**WHAT THE TASK ASKS:** Transcribe the stretch of entries below from the line with "die_area_sq_um 3620 \" through the line with "ys_seq_area_frac 0.287 \", exactly and with both ends included; leave out all other lines.
· · · · ·
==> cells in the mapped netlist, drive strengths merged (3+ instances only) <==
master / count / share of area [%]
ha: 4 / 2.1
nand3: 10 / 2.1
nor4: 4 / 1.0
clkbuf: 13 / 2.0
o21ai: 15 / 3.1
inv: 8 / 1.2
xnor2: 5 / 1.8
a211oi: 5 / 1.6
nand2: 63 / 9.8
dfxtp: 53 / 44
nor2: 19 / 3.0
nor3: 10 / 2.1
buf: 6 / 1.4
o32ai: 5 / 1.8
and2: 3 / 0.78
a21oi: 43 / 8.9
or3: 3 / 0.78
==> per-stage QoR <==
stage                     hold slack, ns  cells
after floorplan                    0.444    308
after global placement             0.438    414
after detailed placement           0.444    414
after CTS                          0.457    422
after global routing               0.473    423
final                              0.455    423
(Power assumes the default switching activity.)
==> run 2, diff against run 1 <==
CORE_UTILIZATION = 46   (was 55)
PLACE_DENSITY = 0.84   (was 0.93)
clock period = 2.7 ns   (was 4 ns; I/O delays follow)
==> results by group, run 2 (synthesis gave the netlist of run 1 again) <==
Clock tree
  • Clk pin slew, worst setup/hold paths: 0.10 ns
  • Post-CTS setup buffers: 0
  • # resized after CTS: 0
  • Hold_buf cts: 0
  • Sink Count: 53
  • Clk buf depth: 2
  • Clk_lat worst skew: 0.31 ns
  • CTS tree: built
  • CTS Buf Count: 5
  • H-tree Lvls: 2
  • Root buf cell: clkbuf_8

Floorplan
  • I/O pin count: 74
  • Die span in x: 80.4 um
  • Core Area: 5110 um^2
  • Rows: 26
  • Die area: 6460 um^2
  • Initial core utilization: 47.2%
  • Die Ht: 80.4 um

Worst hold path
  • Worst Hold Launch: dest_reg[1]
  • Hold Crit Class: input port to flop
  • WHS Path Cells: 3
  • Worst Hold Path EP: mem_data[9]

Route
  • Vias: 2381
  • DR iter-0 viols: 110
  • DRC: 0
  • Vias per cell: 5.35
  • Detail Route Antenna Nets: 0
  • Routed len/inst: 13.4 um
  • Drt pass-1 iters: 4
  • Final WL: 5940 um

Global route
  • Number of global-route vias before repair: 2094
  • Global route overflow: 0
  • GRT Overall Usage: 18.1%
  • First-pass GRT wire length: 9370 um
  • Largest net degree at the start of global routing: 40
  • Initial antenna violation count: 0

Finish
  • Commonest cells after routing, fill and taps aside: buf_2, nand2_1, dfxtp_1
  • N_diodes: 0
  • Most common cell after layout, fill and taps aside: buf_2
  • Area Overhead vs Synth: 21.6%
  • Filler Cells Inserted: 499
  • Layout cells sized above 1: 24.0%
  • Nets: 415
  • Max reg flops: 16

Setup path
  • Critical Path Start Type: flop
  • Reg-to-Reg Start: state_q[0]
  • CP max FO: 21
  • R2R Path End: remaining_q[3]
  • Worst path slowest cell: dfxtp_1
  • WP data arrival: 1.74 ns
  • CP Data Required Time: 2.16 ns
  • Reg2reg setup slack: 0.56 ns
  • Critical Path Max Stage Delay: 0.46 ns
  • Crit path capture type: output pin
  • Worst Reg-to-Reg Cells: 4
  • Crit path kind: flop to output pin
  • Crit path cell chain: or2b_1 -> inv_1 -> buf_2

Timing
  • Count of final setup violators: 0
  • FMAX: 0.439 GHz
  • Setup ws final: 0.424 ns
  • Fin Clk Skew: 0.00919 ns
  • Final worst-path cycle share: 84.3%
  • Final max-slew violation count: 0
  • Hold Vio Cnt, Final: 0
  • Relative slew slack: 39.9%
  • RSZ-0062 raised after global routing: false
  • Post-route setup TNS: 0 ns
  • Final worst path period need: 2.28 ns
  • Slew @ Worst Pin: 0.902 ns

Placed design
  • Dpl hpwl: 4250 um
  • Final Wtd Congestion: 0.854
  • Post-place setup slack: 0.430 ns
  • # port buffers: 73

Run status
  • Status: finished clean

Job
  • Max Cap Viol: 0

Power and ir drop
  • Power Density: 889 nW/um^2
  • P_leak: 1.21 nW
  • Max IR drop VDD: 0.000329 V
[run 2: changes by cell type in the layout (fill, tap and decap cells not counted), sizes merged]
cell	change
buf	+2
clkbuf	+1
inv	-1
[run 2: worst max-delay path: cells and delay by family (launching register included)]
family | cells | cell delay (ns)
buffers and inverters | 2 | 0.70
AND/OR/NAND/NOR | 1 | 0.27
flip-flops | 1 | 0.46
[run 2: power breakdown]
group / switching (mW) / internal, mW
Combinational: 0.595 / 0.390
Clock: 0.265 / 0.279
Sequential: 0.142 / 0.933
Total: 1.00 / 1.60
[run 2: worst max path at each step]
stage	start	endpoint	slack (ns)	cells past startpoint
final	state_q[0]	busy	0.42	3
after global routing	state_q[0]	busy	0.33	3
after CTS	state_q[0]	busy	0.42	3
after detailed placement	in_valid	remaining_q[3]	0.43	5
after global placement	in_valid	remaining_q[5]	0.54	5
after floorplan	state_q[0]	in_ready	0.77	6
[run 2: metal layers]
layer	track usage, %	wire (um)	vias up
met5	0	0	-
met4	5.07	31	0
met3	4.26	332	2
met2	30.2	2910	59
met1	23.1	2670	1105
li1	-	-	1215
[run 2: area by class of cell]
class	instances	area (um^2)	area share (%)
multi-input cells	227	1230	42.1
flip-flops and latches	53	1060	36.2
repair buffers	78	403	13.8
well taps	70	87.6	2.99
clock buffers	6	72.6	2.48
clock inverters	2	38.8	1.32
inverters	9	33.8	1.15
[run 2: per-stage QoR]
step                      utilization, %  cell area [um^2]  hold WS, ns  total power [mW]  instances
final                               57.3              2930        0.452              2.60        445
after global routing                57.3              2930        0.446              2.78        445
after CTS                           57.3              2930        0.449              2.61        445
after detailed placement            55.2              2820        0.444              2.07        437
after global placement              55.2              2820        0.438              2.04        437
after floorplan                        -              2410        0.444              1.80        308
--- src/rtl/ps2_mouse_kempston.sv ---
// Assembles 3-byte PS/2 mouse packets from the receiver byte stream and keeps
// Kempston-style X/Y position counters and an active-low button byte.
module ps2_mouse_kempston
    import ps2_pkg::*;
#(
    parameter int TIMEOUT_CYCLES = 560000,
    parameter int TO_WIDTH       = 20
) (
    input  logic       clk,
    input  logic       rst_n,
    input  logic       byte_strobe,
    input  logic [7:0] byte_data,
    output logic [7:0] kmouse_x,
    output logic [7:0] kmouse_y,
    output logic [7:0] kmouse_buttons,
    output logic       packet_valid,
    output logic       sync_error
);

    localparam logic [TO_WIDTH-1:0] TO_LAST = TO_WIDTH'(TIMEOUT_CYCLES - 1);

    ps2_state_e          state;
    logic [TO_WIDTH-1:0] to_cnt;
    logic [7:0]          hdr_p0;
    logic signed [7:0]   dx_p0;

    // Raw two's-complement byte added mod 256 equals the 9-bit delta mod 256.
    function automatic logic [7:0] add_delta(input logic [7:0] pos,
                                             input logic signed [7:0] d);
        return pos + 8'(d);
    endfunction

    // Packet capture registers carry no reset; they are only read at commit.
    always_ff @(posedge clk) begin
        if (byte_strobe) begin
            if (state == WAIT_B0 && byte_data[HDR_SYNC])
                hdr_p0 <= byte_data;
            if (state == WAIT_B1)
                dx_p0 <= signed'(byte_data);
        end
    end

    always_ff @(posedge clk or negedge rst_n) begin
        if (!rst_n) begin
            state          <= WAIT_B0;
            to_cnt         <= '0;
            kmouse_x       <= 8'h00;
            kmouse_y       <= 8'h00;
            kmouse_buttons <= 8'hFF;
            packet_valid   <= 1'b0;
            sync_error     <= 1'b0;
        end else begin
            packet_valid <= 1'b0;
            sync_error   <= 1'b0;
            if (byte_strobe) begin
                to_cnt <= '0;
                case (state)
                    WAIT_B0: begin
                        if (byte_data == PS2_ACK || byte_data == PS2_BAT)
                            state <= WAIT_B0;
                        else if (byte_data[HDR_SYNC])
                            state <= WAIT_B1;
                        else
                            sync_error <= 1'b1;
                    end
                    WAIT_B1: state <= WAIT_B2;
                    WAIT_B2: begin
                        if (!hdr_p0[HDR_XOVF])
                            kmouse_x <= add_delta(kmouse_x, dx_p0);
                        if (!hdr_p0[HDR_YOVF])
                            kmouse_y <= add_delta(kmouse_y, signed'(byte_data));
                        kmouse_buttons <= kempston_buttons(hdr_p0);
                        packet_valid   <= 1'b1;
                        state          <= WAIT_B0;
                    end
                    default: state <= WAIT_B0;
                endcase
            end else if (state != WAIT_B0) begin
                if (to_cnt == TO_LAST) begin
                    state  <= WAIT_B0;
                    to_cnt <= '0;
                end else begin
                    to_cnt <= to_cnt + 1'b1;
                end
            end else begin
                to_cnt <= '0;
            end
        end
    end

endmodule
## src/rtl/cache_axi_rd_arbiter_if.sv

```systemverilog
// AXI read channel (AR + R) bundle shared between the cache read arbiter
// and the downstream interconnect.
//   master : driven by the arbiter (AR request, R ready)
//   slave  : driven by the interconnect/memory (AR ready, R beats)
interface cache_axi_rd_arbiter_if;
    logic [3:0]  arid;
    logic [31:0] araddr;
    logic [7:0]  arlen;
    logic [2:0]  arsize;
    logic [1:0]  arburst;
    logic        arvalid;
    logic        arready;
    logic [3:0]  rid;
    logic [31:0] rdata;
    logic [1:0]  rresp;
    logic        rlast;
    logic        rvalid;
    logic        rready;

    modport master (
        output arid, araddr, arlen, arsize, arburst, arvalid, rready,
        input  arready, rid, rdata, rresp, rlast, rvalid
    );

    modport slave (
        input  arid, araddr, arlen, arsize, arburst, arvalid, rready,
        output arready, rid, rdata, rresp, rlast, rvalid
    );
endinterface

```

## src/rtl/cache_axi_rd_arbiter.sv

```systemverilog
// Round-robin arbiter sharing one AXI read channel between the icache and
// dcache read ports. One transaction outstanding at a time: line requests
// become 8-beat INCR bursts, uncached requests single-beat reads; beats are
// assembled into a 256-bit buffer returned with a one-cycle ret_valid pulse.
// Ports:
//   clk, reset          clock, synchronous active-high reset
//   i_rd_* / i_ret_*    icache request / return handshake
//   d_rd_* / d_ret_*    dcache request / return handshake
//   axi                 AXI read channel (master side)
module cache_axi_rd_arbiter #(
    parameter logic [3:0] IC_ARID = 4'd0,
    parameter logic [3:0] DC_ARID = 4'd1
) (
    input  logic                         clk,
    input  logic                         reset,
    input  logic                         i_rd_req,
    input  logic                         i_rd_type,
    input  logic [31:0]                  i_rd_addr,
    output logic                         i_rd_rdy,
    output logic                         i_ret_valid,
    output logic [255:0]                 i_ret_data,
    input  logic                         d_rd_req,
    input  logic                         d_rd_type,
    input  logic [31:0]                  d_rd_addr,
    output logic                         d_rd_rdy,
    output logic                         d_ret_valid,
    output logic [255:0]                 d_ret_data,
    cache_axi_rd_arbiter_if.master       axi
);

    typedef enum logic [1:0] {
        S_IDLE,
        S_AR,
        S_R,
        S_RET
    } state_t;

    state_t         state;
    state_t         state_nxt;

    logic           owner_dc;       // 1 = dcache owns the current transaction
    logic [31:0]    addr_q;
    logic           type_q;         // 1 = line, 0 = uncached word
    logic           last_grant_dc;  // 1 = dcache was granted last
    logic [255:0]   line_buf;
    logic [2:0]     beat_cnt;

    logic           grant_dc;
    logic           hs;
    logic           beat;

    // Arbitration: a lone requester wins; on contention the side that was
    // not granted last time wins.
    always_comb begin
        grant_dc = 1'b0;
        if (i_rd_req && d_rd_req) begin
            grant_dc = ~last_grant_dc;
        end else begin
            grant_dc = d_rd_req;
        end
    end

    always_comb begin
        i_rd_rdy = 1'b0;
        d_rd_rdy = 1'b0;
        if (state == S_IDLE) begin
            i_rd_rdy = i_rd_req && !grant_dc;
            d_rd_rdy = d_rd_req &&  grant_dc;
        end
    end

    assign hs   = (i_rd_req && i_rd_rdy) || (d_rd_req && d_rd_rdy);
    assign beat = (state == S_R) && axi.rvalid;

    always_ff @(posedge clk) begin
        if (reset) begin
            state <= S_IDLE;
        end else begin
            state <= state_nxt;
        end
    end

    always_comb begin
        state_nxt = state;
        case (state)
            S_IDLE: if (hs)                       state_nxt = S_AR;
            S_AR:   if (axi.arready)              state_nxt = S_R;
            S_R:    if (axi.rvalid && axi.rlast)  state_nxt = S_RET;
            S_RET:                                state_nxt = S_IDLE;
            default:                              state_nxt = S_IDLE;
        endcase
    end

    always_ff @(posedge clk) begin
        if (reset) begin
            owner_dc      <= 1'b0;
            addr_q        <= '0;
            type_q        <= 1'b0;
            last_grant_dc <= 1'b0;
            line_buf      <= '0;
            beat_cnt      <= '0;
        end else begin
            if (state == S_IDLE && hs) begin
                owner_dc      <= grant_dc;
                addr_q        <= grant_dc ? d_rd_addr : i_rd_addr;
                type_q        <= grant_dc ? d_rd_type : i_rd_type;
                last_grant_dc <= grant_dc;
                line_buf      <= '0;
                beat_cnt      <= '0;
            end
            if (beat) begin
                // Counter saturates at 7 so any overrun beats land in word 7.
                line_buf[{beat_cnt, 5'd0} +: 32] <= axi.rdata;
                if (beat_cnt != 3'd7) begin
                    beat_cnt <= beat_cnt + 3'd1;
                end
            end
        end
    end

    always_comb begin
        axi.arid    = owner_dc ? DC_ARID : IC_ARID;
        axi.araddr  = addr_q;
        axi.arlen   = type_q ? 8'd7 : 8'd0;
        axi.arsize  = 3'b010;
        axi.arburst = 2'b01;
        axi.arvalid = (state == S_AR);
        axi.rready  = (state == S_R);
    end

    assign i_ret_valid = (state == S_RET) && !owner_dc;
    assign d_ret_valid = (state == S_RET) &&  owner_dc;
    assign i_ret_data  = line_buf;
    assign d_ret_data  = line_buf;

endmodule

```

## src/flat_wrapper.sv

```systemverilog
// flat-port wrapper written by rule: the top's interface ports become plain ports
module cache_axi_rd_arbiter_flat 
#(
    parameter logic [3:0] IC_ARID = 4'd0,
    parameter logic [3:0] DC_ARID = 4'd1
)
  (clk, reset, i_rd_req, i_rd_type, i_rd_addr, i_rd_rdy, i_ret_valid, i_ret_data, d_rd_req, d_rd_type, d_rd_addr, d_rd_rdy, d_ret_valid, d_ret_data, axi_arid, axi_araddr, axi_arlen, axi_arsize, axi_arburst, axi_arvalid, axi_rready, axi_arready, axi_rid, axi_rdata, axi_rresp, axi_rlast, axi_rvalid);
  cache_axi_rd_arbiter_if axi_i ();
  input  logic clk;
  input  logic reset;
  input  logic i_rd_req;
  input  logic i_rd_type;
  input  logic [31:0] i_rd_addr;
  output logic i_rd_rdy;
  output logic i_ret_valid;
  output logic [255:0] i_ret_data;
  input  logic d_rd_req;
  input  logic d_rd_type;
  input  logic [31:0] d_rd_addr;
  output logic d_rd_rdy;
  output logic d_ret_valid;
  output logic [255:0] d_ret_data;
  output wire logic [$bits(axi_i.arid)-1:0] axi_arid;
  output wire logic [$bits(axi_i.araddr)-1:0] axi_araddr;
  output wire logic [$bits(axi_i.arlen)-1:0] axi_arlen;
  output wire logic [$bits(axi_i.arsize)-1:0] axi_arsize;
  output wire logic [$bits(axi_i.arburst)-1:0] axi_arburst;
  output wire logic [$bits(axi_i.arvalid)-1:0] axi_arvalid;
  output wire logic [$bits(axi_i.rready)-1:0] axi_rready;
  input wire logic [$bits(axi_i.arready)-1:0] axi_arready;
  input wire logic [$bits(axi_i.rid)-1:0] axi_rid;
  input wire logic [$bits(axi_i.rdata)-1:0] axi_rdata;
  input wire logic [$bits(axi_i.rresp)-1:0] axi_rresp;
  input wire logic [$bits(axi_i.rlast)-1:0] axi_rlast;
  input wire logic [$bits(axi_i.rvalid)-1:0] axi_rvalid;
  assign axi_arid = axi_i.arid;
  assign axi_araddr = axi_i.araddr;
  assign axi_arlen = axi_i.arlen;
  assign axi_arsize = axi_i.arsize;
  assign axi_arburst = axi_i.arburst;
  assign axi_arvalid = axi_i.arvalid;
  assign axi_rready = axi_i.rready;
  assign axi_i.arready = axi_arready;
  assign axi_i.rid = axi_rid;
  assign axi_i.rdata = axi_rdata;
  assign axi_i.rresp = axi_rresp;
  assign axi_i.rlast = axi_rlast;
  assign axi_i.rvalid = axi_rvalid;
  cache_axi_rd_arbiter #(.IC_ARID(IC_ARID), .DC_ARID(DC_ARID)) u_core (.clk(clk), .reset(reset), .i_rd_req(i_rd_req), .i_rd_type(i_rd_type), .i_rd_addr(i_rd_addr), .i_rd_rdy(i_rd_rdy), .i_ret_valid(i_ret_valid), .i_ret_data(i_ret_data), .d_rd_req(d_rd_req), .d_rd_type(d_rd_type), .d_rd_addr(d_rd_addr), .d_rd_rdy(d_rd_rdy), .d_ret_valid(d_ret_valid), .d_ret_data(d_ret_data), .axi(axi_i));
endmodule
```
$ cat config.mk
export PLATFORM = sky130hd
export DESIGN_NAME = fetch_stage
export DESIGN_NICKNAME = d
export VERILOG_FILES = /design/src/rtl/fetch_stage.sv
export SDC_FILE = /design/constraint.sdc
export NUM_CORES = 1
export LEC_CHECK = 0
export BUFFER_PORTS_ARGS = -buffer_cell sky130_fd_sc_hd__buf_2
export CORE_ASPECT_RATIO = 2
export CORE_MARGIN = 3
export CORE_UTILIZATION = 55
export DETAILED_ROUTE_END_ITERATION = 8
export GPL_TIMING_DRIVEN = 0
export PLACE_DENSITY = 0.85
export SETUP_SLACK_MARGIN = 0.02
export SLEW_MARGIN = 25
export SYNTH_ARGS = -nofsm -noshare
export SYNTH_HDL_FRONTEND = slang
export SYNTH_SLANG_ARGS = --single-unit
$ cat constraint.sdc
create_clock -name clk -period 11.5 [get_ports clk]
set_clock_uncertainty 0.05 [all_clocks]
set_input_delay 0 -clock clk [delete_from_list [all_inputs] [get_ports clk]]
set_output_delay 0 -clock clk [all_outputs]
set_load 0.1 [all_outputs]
· · · · ·
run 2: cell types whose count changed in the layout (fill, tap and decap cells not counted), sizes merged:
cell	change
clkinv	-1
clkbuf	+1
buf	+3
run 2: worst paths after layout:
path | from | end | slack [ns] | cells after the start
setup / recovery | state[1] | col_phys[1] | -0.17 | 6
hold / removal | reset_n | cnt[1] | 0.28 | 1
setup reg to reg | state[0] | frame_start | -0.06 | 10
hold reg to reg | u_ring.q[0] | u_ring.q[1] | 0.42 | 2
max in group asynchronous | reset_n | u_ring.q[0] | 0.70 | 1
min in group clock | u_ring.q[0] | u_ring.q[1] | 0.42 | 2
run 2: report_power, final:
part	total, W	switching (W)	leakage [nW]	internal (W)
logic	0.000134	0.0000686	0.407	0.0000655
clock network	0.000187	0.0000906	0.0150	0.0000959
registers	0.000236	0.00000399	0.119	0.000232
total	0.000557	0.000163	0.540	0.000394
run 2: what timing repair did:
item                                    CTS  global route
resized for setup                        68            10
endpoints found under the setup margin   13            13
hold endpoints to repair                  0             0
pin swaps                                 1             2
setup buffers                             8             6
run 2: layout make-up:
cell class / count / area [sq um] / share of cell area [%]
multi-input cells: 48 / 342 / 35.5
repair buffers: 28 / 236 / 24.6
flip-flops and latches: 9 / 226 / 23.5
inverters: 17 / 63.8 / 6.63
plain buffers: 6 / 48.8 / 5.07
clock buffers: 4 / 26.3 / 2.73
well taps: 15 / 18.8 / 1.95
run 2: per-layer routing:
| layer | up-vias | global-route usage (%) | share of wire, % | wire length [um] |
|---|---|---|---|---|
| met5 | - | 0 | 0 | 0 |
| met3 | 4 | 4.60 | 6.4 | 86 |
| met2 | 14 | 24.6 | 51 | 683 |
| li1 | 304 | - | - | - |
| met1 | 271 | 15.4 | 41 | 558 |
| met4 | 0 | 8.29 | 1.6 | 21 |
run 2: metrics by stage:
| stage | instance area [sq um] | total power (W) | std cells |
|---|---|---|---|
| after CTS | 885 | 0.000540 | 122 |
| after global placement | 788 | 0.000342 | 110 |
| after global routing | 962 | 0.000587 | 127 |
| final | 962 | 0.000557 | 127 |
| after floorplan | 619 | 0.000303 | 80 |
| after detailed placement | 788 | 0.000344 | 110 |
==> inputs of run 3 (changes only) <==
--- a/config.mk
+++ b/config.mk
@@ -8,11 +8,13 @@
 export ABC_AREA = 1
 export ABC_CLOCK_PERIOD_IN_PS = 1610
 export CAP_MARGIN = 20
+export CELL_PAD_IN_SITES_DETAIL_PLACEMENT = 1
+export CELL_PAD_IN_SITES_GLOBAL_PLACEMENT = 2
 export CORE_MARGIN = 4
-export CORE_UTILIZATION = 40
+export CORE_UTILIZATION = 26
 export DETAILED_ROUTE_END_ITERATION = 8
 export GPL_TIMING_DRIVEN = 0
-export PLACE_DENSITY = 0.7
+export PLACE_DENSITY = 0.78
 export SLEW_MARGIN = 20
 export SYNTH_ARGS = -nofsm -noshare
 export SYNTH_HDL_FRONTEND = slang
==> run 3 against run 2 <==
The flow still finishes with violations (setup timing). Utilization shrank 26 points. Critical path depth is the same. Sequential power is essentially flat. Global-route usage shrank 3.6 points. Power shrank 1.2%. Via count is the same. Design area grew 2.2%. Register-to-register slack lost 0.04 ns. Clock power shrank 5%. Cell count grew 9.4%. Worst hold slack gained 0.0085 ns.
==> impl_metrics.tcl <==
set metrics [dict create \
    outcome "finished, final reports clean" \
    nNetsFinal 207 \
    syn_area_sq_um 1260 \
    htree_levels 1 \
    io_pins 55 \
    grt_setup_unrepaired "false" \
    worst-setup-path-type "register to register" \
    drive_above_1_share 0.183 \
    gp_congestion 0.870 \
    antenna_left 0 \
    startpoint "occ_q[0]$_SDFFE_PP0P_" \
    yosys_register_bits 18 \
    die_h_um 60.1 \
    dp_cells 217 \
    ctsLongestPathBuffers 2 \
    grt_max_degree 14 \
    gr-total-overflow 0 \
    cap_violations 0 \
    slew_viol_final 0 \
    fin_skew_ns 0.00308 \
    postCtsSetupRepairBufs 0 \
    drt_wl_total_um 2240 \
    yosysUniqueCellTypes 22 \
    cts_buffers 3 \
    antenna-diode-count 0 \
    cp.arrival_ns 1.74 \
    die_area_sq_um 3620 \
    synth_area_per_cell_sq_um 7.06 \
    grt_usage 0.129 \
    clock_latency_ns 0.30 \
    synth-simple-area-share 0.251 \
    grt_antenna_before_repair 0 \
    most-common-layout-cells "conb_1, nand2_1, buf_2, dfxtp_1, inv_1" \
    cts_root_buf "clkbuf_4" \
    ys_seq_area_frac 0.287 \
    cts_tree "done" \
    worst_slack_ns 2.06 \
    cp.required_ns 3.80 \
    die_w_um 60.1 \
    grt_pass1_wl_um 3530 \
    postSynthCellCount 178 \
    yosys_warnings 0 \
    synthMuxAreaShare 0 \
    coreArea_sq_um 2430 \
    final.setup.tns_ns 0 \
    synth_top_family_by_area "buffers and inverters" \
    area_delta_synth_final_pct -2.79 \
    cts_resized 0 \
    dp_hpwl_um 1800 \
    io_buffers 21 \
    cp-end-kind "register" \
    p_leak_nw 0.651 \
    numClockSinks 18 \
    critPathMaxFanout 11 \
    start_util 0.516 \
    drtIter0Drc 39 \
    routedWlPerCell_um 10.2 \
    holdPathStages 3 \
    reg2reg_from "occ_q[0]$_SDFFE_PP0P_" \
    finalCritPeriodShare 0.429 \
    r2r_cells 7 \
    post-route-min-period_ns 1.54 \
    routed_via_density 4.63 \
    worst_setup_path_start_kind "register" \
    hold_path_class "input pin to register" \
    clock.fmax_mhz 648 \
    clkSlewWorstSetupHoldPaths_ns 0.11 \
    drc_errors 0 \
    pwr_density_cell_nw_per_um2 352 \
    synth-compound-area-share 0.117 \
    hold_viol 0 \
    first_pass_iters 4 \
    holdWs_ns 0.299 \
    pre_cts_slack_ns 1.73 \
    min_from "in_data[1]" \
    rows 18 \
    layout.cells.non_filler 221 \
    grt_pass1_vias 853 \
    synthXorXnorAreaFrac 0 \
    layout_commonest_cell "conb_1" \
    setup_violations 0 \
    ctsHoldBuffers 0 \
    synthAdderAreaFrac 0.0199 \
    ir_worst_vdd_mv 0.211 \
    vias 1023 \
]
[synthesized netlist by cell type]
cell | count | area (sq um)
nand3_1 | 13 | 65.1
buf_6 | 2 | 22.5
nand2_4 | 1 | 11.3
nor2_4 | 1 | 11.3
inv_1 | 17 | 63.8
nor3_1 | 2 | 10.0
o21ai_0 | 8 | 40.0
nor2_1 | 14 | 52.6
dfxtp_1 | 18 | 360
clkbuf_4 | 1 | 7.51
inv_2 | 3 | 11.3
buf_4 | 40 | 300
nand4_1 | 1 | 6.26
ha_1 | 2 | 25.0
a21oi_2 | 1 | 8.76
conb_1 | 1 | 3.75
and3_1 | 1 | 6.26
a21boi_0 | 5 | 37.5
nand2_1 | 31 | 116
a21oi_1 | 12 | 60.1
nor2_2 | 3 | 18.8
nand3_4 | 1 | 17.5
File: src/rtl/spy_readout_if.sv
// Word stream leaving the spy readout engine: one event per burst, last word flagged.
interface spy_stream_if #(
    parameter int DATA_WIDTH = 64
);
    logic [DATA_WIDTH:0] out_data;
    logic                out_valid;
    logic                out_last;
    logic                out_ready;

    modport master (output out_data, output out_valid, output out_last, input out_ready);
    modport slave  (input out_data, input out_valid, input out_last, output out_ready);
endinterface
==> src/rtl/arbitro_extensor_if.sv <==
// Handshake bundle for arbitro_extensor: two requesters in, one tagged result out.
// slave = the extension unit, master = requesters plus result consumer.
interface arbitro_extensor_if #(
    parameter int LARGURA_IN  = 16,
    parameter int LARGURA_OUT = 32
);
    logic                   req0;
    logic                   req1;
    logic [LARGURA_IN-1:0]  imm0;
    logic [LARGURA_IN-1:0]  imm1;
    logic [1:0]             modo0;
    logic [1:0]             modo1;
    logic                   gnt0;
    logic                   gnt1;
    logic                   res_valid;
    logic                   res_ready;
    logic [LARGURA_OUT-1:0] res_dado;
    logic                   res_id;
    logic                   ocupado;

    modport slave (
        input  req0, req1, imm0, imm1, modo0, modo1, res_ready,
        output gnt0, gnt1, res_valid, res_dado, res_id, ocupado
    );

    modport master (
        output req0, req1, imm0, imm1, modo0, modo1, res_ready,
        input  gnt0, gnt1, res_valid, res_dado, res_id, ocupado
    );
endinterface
· · · · ·
**RESPONSE:**
    die_area_sq_um 3620 \
    synth_area_per_cell_sq_um 7.06 \
    grt_usage 0.129 \
    clock_latency_ns 0.30 \
    synth-simple-area-share 0.251 \
    grt_antenna_before_repair 0 \
    most-common-layout-cells "conb_1, nand2_1, buf_2, dfxtp_1, inv_1" \
    cts_root_buf "clkbuf_4" \
    ys_seq_area_frac 0.287 \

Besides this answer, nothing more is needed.